Governing cities of multiple intelligences

No longer artefacts of science fiction, artificially intelligences (AIs) are becoming increasingly embedded in our towns and cities.  Urban AI can now be found in transport systems such as in robots for grocery delivery and connected autonomous vehicles more generally, as well as in city governance, planning and design practices in the form of so-called digital twins.  Indeed, cities of multiple intelligences which include artificial ones have arrived.

 

Grocery Delivery Robots in Milton Keynes (Credit Stephen Potter)
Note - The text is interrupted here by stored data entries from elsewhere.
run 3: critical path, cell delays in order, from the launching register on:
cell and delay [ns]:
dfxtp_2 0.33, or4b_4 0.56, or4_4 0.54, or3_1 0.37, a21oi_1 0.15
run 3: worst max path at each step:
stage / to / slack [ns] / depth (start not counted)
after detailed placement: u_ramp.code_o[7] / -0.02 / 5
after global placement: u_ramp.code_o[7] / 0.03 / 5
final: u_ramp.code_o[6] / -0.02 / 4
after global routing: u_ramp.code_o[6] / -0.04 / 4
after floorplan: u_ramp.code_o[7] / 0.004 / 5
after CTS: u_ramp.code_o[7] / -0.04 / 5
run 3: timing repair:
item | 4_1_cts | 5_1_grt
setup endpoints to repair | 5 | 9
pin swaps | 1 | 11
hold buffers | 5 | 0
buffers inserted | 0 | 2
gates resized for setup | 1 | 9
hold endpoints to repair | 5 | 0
$ cat src/rtl/dma_fn_regs.sv
module dma_fn_regs
    import dma_fn_pkg::*;
#(
    parameter int NCH  = 8,
    parameter int CH_W = 3
) (
    input  logic             clk,
    input  logic             rst_n,
    input  logic             fn_we,
    input  logic [3:0]       fn_op,
    input  logic [CH_W-1:0]  fn_ch,
    input  logic             load_hit,
    input  logic [3:0]       cur_op,
    input  logic [CH_W-1:0]  cur_ch,
    input  logic [1:0]       ptr,
    input  logic [7:0]       wdata,
    output logic [7:0]       rd_byte,
    output logic [NCH*AW-1:0] ch_addr,
    output logic [NCH*CW-1:0] ch_count,
    output logic [NCH*PW-1:0] ch_port,
    output logic [NCH*MW-1:0] ch_mode,
    output logic [NCH-1:0]    ch_mask
);
    logic [AW-1:0] addr_r  [NCH];
    logic [CW-1:0] count_r [NCH];
    logic [PW-1:0] port_r  [NCH];
    logic [MW-1:0] mode_r  [NCH];
    logic [NCH-1:0] mask_r;

    always_ff @(posedge clk) begin
        if (!rst_n) begin
            for (int c = 0; c < NCH; c++) begin
                addr_r[c]  <= '0;
                count_r[c] <= '0;
                port_r[c]  <= '0;
                mode_r[c]  <= '0;
            end
            mask_r <= '1;
        end else begin
            for (int c = 0; c < NCH; c++) begin
                if (fn_we) begin
                    if (fn_op == OP_CLEAR) begin
                        mask_r[c] <= 1'b1;
                        mode_r[c] <= '0;
                    end else if (fn_op == OP_MASK && fn_ch == CH_W'(c)) begin
                        mask_r[c] <= 1'b1;
                    end else if (fn_op == OP_UNMASK && fn_ch == CH_W'(c)) begin
                        mask_r[c] <= 1'b0;
                    end
                end
                if (load_hit && cur_ch == CH_W'(c)) begin
                    case (cur_op)
                        OP_SET_ADDR: addr_r[c][{ptr, 3'b000} +: 8]     <= wdata;
                        OP_SET_CNT:  count_r[c][{ptr[0], 3'b000} +: 8] <= wdata;
                        OP_SET_PORT: port_r[c][{ptr[0], 3'b000} +: 8]  <= wdata;
                        OP_SET_MODE: mode_r[c] <= wdata;
                        default: ;
                    endcase
                end
            end
        end
    end

    always_comb begin
        rd_byte = 8'h00;
        case (cur_op)
            OP_GET_ADDR: rd_byte = addr_r[cur_ch][{ptr, 3'b000} +: 8];
            OP_GET_CNT:  rd_byte = count_r[cur_ch][{ptr[0], 3'b000} +: 8];
            OP_GET_STAT: rd_byte = 8'(mask_r);
            default: ;
        endcase
    end

    for (genvar g = 0; g < NCH; g++) begin : g_flat
        assign ch_addr[g*AW +: AW]  = addr_r[g];
        assign ch_count[g*CW +: CW] = count_r[g];
        assign ch_port[g*PW +: PW]  = port_r[g];
        assign ch_mode[g*MW +: MW]  = mode_r[g];
    end
    assign ch_mask = mask_r;
endmodule
===== src/rtl/i2c_start_ctrl.sv =====
module i2c_start_ctrl #(
  parameter int HOLD_W = 8
) (
  input  logic              clk,
  input  logic              rst_n,
  input  logic              enable,
  input  logic              start_wr,
  input  logic              stop_wr,
  input  logic              exit_cmd,
  input  logic              arb_lost,
  input  logic              bus_free,
  input  logic              wait_st,
  input  logic              master_rx,
  input  logic              ack_en,
  input  logic              last_rx_done,
  input  logic [HOLD_W-1:0] hold_cnt,
  output logic              sda_oe,
  output logic              scl_oe,
  output logic              pending,
  output logic              start_done,
  output logic              req_rej,
  output logic              trig_rd
);
  logic [1:0] rst_sync_q;
  logic       rst_int_n;
  logic       legal, accept, clear;
  logic       tmr_load, tmr_dec, tmr_zero;

  // Reset asserts at once, releases on the clock
  always_ff @(posedge clk or negedge rst_n) begin
    if (!rst_n) rst_sync_q <= 2'b00;
    else        rst_sync_q <= {rst_sync_q[0], 1'b1};
  end
  assign rst_int_n = rst_sync_q[1];

  i2c_start_gate u_gate (
    .clk(clk), .rst_n(rst_int_n), .enable(enable), .start_wr(start_wr),
    .stop_wr(stop_wr), .exit_cmd(exit_cmd), .arb_lost(arb_lost),
    .wait_st(wait_st), .master_rx(master_rx), .ack_en(ack_en),
    .last_rx_done(last_rx_done), .legal(legal), .req_rej(req_rej)
  );

  always_comb begin
    accept = start_wr && legal;
    clear  = !enable || exit_cmd || arb_lost;
  end

  i2c_start_timer #(.HOLD_W(HOLD_W)) u_timer (
    .clk(clk), .rst_n(rst_int_n), .load(tmr_load), .dec(tmr_dec),
    .load_val(hold_cnt), .zero(tmr_zero)
  );

  i2c_start_seq u_seq (
    .clk(clk), .rst_n(rst_int_n), .accept(accept), .clear(clear),
    .bus_free(bus_free), .wait_st(wait_st), .tmr_zero(tmr_zero),
    .tmr_load(tmr_load), .tmr_dec(tmr_dec), .sda_oe(sda_oe),
    .scl_oe(scl_oe), .start_done(start_done), .pending(pending)
  );

  // The trigger is an action, not a stored bit
  assign trig_rd = 1'b0;

  p_arb_clear_r5: assert property (@(posedge clk) disable iff (!rst_int_n)
    arb_lost |=> (!pending && !sda_oe && !scl_oe));

  p_exit_clear_r6: assert property (@(posedge clk) disable iff (!rst_int_n)
    exit_cmd |=> !pending);

  p_disable_clear_r7: assert property (@(posedge clk) disable iff (!rst_int_n)
    !enable |=> !pending);

  p_rej_no_pend_r8: assert property (@(posedge clk) disable iff (!rst_int_n)
    (start_wr && stop_wr && !pending) |=> !pending);
endmodule
File: src/rtl/spip_pkg.sv
package spip_pkg;

    localparam int REG_W       = 8;
    localparam int PIN_N       = 4;
    localparam int SYNC_STAGES = 2;

    localparam int PIN_SEL  = 0;
    localparam int PIN_CLK  = 1;
    localparam int PIN_MOUT = 2;
    localparam int PIN_MIN  = 3;

    typedef enum logic {
        ADDR_PORT = 1'b0,
        ADDR_DIR  = 1'b1
    } reg_addr_e;

    typedef struct packed {
        logic drv;
        logic oe;
    } pin_drive_t;

    function automatic bit engine_owns(input int idx);
        return idx != PIN_MIN;
    endfunction

endpackage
Cities are subject to successive waves of socio-technical innovation.  In Western countries notable 20thCentury examples include electrification of cities and the mass adoption of automobiles.   More recently, sensor networks and big data hubs have been established in many cities under the auspices of ‘smart city’ developments which aim to augment city management.  While quite diverse in nature, a common feature of smart city developments is the datafication of extant city infrastructures, systems and practices.  The logic in play here is to increase our knowledge of the functioning of such urban artifacts which underpin everyday lives in cities and then somehow optimise their performance.  Such developments are therefore often deemed technocratic and use 21st century technologies to perpetuate 20th century modernist ideals of efficacy and efficiency embodied in machinic perspectives on cities.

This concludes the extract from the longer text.